**Prompt:**
Below are some records. Say in a single number how many of their lines include the word "netlist".

**Given records:**
#####
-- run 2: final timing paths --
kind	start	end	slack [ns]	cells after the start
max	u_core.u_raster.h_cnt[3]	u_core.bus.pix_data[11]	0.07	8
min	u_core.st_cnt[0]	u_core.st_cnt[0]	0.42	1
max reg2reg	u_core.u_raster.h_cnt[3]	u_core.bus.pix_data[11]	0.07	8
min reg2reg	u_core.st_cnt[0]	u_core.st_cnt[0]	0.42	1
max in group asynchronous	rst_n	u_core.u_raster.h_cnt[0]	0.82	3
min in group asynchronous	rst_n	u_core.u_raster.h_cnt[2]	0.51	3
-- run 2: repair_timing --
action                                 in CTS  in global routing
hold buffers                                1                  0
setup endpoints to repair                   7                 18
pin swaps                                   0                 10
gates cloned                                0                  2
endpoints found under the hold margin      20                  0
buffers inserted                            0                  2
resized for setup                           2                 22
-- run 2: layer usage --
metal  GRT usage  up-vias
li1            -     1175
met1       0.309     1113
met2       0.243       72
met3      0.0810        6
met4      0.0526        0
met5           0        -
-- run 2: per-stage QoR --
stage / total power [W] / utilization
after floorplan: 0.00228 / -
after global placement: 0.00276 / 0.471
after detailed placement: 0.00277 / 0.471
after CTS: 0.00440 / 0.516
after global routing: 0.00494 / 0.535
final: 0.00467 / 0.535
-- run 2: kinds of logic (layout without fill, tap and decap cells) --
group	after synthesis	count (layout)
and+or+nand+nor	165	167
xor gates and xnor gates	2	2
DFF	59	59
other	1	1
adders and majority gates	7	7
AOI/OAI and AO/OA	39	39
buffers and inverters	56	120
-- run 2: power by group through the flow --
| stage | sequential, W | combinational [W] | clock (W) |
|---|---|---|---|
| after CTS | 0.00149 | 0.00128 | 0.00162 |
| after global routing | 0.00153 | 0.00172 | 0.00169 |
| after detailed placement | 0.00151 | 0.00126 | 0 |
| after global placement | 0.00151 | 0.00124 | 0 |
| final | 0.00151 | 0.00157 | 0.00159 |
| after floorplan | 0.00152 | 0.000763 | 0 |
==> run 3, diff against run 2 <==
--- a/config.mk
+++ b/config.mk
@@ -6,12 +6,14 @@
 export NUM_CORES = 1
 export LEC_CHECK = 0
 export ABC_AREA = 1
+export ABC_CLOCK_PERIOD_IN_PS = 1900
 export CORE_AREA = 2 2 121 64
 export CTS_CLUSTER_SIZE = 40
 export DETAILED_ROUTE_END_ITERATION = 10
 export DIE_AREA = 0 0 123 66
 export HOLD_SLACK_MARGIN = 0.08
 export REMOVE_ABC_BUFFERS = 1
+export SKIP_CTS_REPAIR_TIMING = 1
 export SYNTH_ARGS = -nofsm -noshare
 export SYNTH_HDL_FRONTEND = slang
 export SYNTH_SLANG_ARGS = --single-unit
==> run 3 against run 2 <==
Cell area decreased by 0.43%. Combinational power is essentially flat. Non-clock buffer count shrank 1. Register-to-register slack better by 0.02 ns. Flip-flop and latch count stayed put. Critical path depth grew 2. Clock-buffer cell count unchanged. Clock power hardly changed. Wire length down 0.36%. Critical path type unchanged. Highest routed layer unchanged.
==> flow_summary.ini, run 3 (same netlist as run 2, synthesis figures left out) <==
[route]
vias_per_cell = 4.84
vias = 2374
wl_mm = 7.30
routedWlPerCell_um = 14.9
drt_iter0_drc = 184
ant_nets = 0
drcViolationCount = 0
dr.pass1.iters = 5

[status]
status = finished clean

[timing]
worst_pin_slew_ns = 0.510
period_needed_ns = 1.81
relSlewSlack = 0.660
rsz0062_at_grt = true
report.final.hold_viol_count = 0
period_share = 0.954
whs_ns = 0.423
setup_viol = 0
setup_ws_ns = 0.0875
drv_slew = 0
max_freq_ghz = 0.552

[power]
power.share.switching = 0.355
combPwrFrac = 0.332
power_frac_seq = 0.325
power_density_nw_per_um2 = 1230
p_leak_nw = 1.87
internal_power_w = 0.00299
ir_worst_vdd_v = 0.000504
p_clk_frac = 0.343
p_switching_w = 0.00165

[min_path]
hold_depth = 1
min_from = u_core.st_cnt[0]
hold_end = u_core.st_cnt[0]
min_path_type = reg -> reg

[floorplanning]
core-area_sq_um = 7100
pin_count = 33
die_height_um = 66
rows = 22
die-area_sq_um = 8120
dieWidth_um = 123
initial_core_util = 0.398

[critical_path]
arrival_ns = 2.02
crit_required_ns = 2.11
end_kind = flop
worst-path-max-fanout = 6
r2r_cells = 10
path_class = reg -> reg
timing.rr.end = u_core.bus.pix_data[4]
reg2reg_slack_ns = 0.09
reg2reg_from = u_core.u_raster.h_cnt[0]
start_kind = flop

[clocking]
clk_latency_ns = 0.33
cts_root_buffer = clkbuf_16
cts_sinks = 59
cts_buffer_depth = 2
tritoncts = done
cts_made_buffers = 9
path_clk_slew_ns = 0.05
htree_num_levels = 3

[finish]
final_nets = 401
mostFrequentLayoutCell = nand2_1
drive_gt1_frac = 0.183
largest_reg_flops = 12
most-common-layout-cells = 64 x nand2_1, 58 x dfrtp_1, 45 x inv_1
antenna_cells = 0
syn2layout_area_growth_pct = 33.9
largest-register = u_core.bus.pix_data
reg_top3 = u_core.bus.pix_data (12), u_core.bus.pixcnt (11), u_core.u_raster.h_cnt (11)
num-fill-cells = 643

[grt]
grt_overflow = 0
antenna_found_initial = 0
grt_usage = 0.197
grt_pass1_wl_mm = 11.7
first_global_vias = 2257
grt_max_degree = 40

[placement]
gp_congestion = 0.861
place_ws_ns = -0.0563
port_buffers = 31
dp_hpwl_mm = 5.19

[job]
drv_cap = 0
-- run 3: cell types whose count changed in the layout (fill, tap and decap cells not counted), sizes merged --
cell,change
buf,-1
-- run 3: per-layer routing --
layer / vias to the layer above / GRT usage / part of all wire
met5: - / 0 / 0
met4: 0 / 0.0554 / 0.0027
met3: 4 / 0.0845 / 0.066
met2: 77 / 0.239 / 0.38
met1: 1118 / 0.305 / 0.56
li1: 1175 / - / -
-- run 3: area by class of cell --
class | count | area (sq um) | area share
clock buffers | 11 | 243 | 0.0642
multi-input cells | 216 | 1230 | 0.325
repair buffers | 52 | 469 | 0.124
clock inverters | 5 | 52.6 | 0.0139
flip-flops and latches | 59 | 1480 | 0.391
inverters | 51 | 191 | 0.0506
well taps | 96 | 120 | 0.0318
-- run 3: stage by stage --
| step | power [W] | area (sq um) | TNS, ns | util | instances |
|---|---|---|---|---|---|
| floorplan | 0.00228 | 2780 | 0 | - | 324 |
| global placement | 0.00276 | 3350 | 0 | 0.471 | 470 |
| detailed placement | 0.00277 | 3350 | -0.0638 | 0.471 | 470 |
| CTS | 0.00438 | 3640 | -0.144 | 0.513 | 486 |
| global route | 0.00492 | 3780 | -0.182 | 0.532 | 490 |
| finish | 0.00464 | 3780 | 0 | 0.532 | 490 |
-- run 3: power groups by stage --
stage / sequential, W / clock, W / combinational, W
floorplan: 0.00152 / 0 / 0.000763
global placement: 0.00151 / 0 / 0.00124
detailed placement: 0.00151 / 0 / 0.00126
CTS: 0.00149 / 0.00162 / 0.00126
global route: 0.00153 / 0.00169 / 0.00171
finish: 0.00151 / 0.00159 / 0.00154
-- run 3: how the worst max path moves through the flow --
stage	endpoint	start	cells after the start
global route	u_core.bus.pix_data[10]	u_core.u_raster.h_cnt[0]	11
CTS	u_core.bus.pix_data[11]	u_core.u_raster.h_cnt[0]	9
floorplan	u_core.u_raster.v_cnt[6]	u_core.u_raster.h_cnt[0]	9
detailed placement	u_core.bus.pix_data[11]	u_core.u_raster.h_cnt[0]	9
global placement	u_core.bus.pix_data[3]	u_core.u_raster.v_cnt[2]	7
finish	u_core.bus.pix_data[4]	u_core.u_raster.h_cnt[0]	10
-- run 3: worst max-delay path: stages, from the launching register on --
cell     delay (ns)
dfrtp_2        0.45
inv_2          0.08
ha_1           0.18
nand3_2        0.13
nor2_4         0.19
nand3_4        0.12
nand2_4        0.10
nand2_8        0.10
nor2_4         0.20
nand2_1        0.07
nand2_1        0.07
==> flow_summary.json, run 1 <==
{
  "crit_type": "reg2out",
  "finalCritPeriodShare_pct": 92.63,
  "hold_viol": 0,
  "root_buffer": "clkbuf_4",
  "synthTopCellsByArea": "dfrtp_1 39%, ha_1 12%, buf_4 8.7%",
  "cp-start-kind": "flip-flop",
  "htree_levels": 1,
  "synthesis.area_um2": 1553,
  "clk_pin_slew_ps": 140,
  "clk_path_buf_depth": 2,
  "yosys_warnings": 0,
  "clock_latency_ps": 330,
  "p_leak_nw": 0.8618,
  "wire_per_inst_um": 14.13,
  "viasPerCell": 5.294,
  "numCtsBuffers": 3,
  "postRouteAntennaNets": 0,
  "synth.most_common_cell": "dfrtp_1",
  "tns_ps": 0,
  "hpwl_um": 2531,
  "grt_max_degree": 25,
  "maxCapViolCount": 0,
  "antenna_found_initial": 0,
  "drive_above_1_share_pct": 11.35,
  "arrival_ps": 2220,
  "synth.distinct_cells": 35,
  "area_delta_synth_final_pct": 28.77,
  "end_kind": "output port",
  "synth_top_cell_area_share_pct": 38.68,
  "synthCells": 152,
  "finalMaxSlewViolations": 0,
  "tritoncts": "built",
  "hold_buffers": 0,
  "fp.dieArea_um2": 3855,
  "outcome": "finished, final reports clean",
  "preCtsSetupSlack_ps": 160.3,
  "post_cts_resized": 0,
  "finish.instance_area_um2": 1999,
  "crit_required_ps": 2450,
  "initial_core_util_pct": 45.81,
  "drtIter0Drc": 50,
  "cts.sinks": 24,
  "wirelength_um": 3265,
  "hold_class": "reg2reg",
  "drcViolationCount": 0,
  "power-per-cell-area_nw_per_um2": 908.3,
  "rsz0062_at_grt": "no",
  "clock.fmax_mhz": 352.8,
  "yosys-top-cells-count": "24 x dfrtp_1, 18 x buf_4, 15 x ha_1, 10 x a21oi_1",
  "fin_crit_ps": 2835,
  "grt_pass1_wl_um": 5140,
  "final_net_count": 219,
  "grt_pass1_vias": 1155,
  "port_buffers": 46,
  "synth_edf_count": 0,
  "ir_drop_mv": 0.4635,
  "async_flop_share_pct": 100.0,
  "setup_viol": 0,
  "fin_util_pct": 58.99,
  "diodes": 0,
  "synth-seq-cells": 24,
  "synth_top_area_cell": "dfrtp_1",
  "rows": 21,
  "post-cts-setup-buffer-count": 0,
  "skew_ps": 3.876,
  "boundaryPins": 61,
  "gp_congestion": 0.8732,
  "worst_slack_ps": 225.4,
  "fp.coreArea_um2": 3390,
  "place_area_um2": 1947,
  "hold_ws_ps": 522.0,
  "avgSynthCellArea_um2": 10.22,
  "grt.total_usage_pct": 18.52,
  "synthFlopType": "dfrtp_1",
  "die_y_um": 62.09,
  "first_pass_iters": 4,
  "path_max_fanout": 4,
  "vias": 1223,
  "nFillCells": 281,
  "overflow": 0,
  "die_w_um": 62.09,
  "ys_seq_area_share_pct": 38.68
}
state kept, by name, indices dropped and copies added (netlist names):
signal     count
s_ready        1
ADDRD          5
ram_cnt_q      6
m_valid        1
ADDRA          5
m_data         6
#####
**Task result:**
2